* [Required work] Below are records; reproduce exactly the lines from the one that has "## timing repair" through the one that has "o21bai_1: 1 / 7.51", ends included, and nothing more.
-- Opening Marker --
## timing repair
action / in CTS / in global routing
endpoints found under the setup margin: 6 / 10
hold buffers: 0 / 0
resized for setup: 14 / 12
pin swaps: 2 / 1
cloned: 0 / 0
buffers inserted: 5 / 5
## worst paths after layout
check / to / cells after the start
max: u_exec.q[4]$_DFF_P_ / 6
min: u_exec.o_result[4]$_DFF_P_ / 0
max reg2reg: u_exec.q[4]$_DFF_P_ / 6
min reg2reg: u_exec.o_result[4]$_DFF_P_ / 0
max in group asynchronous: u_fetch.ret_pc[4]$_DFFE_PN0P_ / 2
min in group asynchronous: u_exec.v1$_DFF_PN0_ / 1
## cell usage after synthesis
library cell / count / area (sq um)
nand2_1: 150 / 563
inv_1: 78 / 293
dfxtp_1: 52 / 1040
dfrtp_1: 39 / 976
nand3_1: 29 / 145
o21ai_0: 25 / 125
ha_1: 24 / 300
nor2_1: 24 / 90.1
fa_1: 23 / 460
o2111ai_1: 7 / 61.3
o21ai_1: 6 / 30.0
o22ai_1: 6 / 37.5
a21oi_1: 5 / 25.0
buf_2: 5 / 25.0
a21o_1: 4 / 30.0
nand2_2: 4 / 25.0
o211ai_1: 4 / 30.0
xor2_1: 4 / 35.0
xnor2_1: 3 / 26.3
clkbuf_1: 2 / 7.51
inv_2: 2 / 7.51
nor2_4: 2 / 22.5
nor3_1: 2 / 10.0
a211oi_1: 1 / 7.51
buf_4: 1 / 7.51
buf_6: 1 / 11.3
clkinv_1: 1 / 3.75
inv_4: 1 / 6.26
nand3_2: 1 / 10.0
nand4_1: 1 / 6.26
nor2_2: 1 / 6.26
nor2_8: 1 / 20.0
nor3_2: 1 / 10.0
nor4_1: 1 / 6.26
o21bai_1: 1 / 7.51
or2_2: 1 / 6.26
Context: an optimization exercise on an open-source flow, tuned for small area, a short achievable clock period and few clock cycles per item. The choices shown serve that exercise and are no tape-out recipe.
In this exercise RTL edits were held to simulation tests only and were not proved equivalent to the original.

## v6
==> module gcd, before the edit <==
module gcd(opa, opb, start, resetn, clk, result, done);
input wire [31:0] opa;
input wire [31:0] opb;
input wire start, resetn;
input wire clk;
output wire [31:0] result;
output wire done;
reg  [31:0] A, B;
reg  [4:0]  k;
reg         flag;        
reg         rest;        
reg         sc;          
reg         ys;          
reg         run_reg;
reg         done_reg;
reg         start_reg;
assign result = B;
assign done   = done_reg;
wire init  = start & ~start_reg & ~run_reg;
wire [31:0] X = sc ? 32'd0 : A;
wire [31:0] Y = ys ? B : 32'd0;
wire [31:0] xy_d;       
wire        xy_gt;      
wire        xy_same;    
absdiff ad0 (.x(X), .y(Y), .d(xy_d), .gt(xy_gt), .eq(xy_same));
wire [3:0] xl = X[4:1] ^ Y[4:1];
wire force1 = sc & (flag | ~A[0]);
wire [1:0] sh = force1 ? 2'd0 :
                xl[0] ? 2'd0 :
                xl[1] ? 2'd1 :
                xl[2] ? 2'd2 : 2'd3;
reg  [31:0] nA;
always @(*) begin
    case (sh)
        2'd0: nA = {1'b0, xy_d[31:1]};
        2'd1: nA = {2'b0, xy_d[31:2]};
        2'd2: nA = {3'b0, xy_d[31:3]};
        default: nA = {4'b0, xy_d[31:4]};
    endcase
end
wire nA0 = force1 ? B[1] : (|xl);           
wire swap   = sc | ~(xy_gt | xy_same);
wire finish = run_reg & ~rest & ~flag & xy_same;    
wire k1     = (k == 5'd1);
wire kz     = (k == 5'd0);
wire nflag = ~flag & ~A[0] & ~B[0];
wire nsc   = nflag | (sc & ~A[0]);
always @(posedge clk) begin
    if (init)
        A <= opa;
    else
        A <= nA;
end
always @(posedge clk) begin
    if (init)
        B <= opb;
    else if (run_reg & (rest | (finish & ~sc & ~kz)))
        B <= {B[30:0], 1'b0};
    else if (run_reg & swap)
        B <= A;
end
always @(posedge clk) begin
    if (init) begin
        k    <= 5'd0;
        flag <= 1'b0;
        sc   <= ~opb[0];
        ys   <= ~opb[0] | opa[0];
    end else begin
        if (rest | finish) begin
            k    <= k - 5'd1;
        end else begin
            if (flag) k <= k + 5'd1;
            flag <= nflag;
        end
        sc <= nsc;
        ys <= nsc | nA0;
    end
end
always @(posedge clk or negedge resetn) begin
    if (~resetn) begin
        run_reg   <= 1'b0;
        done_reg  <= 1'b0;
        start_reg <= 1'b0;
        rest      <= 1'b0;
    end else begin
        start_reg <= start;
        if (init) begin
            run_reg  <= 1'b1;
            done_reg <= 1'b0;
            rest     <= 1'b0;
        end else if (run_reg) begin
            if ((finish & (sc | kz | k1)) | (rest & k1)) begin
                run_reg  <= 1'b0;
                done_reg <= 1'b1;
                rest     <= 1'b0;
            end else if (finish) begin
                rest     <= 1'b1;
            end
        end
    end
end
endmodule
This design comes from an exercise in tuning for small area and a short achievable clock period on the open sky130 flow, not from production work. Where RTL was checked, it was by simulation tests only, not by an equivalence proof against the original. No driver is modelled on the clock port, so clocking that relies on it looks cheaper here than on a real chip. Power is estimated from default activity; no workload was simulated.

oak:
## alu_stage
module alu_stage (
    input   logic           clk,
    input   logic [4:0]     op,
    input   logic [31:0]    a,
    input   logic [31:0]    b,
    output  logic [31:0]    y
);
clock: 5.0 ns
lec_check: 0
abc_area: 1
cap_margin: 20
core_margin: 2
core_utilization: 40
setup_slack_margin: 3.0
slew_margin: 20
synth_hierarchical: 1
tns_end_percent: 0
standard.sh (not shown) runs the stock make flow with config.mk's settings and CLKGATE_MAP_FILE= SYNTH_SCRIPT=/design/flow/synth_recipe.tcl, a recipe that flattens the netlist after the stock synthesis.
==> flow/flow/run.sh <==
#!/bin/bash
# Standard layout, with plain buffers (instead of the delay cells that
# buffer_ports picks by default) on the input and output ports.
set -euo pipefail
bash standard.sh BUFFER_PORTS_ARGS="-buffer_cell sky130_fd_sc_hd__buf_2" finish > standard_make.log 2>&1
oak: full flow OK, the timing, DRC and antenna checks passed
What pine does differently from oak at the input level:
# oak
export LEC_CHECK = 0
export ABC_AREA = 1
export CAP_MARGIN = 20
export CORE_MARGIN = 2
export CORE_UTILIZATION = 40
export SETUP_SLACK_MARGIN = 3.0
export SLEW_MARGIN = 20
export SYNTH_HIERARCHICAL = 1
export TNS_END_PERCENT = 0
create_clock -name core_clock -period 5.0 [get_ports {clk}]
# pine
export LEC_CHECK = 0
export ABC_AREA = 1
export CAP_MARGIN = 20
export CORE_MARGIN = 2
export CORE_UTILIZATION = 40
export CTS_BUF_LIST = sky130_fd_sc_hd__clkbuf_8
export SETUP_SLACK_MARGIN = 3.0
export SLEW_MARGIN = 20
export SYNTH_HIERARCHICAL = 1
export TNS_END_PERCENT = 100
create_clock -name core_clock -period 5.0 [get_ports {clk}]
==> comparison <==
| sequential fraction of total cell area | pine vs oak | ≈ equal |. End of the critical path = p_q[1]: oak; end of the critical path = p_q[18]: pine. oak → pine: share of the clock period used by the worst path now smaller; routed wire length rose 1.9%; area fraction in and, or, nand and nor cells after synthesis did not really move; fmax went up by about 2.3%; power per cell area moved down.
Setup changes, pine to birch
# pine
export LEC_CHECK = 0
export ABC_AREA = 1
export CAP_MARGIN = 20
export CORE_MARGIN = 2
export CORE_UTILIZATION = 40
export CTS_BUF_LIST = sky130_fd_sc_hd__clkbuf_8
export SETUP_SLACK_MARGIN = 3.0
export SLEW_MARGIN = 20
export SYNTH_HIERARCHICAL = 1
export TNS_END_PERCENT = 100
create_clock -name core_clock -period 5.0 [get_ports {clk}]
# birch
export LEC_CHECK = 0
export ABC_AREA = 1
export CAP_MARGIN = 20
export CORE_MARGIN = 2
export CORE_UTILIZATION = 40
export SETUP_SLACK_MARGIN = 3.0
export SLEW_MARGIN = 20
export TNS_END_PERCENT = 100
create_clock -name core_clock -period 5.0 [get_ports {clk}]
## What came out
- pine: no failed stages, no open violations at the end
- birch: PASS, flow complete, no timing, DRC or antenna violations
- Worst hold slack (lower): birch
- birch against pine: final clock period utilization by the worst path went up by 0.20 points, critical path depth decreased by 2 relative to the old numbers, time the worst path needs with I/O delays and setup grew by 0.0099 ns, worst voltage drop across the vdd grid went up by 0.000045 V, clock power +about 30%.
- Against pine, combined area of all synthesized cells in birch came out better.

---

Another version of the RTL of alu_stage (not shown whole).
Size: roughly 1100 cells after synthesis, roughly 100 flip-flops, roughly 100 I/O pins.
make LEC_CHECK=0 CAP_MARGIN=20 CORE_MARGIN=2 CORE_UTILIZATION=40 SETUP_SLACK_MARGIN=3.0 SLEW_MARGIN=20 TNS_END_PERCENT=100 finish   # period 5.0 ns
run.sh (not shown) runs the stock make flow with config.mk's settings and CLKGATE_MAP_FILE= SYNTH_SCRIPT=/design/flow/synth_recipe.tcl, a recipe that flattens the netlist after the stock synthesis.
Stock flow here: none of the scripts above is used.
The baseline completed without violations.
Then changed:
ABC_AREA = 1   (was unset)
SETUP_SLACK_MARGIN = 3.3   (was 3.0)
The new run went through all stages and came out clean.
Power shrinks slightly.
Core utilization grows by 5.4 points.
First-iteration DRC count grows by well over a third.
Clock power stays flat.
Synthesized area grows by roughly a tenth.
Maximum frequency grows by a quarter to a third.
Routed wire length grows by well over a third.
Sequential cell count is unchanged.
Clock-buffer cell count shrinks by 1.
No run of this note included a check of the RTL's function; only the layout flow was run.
-- Closing Marker --
-- Opening Marker --
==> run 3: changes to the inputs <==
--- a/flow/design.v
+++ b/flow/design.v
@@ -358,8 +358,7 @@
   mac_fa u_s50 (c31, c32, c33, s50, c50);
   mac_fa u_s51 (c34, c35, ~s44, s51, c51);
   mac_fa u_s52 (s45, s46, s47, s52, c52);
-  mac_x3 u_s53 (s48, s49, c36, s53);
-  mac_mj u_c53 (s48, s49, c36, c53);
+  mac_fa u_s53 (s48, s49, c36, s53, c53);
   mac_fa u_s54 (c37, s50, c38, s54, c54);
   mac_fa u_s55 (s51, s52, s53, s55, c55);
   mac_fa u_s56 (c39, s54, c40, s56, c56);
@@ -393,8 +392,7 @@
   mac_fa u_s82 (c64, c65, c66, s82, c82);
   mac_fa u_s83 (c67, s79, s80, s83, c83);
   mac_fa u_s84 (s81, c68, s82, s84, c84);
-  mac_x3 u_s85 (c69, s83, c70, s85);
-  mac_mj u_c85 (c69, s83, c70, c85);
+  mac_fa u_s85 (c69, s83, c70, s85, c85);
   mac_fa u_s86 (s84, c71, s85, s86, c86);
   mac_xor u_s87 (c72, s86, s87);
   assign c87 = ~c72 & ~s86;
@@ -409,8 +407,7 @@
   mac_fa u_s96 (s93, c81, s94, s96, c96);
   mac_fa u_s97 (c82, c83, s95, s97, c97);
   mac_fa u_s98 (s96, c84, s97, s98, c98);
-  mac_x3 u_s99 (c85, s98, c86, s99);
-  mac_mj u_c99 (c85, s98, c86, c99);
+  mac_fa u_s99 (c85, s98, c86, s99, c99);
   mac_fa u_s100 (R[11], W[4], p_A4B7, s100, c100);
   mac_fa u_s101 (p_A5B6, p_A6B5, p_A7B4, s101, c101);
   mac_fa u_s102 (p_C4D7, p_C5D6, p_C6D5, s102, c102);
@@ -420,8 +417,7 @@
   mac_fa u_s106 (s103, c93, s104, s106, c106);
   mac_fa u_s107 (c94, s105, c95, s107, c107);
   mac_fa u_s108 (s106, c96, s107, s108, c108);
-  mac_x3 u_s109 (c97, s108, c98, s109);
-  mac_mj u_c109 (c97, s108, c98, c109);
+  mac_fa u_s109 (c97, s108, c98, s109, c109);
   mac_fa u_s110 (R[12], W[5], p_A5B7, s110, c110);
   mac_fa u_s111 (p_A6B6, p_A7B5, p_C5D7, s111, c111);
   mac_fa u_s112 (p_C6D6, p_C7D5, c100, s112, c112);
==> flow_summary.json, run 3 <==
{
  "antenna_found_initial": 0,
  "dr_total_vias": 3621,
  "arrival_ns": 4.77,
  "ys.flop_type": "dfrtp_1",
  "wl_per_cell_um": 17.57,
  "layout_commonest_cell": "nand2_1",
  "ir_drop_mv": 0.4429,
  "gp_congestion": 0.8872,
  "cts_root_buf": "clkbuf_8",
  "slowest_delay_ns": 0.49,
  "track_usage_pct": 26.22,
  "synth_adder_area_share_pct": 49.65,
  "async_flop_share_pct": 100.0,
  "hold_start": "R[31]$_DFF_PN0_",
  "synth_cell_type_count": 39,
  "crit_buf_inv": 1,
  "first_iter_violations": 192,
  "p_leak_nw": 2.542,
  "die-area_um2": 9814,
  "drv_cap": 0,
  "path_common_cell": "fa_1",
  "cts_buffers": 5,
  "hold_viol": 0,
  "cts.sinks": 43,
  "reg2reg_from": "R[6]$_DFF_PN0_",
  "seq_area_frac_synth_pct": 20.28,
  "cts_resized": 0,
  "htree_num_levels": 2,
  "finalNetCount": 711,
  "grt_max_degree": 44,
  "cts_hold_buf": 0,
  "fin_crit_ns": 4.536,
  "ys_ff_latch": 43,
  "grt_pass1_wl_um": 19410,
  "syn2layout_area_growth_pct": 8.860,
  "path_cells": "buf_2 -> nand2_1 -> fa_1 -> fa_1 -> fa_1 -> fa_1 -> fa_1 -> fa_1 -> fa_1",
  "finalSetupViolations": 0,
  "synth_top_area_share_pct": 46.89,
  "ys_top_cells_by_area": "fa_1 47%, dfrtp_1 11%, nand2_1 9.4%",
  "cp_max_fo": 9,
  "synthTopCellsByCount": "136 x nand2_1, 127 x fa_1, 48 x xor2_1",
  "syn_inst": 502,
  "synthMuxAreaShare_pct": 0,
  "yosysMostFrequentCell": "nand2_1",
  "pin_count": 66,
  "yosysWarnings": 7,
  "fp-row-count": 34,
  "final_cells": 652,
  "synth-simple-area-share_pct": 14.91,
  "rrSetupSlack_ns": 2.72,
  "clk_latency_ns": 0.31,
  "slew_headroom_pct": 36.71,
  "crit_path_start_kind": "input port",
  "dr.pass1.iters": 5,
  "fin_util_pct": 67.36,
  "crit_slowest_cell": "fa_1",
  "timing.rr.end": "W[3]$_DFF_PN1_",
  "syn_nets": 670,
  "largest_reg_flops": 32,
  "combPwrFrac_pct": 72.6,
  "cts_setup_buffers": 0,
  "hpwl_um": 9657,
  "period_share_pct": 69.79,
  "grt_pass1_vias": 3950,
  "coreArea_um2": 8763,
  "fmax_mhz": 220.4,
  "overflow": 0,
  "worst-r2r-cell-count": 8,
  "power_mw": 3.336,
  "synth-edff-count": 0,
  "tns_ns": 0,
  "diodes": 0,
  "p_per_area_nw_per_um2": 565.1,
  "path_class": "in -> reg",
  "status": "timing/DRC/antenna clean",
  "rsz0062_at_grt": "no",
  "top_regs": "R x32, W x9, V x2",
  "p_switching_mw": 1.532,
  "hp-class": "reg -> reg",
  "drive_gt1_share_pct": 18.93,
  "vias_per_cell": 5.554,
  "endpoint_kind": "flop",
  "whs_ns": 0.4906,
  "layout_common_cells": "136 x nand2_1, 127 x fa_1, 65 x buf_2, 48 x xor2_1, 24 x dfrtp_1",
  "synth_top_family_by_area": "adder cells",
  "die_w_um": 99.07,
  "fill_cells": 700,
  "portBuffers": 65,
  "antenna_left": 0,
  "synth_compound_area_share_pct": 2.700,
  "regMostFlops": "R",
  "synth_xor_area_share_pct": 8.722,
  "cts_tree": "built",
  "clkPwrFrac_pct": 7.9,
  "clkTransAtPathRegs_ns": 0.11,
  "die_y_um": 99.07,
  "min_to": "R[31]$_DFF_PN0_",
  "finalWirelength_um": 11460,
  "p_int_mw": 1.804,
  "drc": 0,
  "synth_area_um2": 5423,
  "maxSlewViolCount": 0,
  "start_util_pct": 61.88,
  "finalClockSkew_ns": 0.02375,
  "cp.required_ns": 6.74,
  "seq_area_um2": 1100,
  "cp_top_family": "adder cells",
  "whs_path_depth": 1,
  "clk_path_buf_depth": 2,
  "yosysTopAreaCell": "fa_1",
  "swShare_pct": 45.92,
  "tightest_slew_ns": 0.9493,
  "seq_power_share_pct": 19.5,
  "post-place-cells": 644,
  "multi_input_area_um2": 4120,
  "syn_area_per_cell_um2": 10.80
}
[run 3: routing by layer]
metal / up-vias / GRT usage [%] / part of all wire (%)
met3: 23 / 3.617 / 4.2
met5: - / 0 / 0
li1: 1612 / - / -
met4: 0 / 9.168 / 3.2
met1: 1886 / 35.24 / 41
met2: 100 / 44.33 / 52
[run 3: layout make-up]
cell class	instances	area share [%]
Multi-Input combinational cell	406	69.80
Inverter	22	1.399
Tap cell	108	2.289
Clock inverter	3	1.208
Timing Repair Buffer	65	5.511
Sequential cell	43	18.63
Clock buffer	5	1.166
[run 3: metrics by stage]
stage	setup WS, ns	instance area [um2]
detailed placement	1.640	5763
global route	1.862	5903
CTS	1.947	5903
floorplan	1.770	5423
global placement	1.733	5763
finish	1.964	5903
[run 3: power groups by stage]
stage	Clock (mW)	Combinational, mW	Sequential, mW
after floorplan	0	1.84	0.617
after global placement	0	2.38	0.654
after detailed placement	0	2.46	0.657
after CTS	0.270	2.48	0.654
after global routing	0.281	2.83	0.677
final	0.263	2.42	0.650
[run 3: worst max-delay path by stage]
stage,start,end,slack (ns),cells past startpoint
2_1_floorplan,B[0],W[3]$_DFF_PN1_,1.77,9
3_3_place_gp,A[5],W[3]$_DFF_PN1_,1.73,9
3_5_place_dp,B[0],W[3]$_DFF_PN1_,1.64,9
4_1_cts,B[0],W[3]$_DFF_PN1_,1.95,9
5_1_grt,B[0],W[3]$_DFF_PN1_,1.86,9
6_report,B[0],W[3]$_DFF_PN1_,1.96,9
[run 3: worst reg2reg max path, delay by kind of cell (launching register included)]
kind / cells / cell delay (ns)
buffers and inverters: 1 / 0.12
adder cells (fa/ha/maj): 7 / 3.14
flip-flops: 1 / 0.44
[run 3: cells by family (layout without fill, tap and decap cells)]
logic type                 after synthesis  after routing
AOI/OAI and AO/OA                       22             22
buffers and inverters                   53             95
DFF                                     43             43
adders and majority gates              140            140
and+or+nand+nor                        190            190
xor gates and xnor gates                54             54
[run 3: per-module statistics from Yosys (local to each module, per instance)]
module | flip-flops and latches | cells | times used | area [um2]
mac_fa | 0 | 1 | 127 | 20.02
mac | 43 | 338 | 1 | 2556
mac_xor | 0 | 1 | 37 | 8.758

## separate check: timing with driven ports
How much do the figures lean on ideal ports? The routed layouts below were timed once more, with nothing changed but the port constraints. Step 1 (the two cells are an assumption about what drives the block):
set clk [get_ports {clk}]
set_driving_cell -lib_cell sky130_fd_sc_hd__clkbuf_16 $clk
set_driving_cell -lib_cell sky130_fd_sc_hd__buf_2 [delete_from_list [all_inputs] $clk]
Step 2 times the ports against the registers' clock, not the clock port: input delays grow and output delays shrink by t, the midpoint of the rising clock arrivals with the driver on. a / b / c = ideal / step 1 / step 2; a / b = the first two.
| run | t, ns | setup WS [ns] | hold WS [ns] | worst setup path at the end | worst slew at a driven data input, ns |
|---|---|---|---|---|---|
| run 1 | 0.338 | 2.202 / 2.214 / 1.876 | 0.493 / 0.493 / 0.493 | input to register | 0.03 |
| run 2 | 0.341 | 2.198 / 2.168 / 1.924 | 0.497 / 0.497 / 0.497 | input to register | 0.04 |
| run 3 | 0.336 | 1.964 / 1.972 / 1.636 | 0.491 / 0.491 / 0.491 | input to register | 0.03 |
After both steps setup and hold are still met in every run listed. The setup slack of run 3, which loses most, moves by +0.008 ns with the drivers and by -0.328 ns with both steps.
-- Closing Marker --
-- Opening Marker --
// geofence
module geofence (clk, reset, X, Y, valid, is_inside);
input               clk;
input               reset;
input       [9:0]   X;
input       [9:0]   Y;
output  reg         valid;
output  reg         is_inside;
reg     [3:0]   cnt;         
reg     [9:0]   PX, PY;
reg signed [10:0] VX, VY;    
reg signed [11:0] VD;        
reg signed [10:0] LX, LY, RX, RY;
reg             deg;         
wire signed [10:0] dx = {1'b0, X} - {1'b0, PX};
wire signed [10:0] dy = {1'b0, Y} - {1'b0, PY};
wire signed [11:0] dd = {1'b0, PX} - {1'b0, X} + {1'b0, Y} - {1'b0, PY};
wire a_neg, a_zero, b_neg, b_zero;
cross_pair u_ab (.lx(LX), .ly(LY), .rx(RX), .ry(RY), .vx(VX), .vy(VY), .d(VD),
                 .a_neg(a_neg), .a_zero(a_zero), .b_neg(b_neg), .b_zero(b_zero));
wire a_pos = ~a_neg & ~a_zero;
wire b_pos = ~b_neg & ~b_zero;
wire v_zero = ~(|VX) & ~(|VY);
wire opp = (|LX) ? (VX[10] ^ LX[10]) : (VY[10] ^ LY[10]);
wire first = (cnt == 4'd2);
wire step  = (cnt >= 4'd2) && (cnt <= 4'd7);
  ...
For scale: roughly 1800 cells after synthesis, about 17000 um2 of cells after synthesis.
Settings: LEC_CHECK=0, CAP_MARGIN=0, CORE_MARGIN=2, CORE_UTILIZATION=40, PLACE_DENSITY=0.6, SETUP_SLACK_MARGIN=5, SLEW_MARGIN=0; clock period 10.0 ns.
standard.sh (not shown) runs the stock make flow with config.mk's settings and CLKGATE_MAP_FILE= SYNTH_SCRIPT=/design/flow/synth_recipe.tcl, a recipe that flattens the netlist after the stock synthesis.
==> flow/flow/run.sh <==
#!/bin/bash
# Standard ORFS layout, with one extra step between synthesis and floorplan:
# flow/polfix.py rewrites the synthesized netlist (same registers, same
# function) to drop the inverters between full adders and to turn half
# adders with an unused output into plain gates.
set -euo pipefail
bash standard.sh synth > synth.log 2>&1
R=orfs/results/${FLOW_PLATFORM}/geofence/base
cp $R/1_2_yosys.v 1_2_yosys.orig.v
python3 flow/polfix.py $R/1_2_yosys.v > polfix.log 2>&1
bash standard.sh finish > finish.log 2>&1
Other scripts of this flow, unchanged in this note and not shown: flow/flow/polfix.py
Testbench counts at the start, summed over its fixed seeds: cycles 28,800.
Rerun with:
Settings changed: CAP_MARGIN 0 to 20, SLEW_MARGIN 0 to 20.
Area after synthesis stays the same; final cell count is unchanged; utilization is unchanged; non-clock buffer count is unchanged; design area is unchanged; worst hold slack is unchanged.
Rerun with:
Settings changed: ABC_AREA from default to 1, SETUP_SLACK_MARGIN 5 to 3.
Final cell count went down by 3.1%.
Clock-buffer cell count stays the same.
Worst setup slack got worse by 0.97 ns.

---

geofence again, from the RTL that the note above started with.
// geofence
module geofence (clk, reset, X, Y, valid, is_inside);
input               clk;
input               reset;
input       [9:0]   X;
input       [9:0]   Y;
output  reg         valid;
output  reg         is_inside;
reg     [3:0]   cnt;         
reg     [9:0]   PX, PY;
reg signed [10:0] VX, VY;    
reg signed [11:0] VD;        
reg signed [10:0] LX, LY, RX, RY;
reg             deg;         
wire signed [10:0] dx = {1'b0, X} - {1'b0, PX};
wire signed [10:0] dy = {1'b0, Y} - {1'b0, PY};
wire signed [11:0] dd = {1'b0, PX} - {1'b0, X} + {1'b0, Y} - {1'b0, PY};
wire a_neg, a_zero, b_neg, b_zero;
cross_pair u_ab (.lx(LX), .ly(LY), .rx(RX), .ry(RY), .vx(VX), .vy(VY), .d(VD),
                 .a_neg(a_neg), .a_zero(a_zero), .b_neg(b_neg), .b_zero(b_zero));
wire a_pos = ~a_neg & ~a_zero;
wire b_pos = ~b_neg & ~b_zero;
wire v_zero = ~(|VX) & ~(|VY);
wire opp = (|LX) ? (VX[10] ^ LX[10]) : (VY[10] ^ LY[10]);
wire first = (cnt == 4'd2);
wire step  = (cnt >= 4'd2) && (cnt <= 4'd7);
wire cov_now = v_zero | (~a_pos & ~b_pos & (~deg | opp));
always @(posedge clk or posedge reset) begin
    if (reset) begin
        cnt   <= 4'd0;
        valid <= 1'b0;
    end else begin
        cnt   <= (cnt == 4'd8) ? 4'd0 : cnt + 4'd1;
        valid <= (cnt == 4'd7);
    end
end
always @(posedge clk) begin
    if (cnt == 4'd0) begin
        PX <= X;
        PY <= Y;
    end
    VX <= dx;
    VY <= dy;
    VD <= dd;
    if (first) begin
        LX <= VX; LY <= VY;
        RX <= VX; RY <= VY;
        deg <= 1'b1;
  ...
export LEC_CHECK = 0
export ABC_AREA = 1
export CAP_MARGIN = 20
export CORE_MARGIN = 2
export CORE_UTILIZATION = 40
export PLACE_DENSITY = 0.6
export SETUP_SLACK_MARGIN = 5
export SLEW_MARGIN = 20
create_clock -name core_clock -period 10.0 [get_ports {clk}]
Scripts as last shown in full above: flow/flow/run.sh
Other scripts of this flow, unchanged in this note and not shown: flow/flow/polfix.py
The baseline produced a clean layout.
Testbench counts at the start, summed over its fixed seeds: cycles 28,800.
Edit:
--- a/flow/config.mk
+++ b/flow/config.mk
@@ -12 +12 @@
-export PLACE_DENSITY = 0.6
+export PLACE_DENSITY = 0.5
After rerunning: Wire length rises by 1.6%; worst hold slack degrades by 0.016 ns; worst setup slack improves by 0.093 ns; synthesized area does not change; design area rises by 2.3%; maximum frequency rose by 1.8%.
-- Closing Marker --
* [Written response]
## timing repair
action / in CTS / in global routing
endpoints found under the setup margin: 6 / 10
hold buffers: 0 / 0
resized for setup: 14 / 12
pin swaps: 2 / 1
cloned: 0 / 0
buffers inserted: 5 / 5
## worst paths after layout
check / to / cells after the start
max: u_exec.q[4]$_DFF_P_ / 6
min: u_exec.o_result[4]$_DFF_P_ / 0
max reg2reg: u_exec.q[4]$_DFF_P_ / 6
min reg2reg: u_exec.o_result[4]$_DFF_P_ / 0
max in group asynchronous: u_fetch.ret_pc[4]$_DFFE_PN0P_ / 2
min in group asynchronous: u_exec.v1$_DFF_PN0_ / 1
## cell usage after synthesis
library cell / count / area (sq um)
nand2_1: 150 / 563
inv_1: 78 / 293
dfxtp_1: 52 / 1040
dfrtp_1: 39 / 976
nand3_1: 29 / 145
o21ai_0: 25 / 125
ha_1: 24 / 300
nor2_1: 24 / 90.1
fa_1: 23 / 460
o2111ai_1: 7 / 61.3
o21ai_1: 6 / 30.0
o22ai_1: 6 / 37.5
a21oi_1: 5 / 25.0
buf_2: 5 / 25.0
a21o_1: 4 / 30.0
nand2_2: 4 / 25.0
o211ai_1: 4 / 30.0
xor2_1: 4 / 35.0
xnor2_1: 3 / 26.3
clkbuf_1: 2 / 7.51
inv_2: 2 / 7.51
nor2_4: 2 / 22.5
nor3_1: 2 / 10.0
a211oi_1: 1 / 7.51
buf_4: 1 / 7.51
buf_6: 1 / 11.3
clkinv_1: 1 / 3.75
inv_4: 1 / 6.26
nand3_2: 1 / 10.0
nand4_1: 1 / 6.26
nor2_2: 1 / 6.26
nor2_8: 1 / 20.0
nor3_2: 1 / 10.0
nor4_1: 1 / 6.26
o21bai_1: 1 / 7.51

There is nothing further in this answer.